The development of a droplet digital PCR for accurate detection of SARS-CoV- 2 by simultaneous determination of dual gene targets

Abstract

Abstract Real-time fluorescent quantitative PCR is considered as the gold standard for diagnosing COVID-19 worldwide now. But RT-PCR which could yield semi-quantitative results only, and the sensitivity of this method is usually not sufficient to discriminate patients in early stages of infection or with a very low viral load. So, the false-negative phenomenon often brings difficulties to epidemic prevention and diagnosis. More accurate and robust determine method are required for accurate SARS-CoV-2 diagnosis.

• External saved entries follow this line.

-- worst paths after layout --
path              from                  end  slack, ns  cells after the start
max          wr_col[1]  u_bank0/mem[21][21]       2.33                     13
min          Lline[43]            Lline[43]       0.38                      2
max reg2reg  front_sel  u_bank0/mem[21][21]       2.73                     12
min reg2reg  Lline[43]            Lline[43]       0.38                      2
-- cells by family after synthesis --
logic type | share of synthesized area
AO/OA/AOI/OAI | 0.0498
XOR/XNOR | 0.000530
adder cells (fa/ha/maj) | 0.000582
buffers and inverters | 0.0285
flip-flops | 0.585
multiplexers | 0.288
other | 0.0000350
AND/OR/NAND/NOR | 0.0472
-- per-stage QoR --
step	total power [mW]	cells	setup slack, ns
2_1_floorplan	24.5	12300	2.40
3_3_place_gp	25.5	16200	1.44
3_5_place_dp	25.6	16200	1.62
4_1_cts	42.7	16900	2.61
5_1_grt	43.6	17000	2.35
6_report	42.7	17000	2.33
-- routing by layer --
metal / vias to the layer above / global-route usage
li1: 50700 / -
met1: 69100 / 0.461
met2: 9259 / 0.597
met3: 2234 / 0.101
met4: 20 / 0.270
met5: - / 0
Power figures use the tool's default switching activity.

To offer an attractive platform for SARS-CoV-2 RNA quantification, we report a droplet digital PCR technique for efficient, accurate, and quantitative detection of SARS-CoV-2 RNA. Two pairs of primer and two double-quenched probes targeting the region of ORF1ab and N protein coding genes of SARS-CoV-2 were designed to develop ddPCR assay. The sensitivity, specificity, repeatability, and reproducibility were tested by standard cDNAs and clinical specimens. First, we found the optimal annealing temperature was 53.6℃, the optimal primer concentration was 500 nM per reaction. When both probes of ORF1ab and N protein are applied simultaneously, their concentrations are100 nM and 50 nM, respectively. The optimal concentration of SARS-CoV-2 standard cDNA ranged from 1×103 to 1×104 copies/µL. And under this condition, the trend line for the measured concentration is Y = 0.9978x-0.4435. Further, the ddPCR were approximately 10 folds greater sensitivity than RT-qPCR assay. The established ddPCR assay with both probes showed to be a highly effective, accurate and reliable method for the sensitive detection of SARS-CoV-2. And the ddPCR method is the most potential and valuable method for clinical detection of SARS-CoV-2 virus.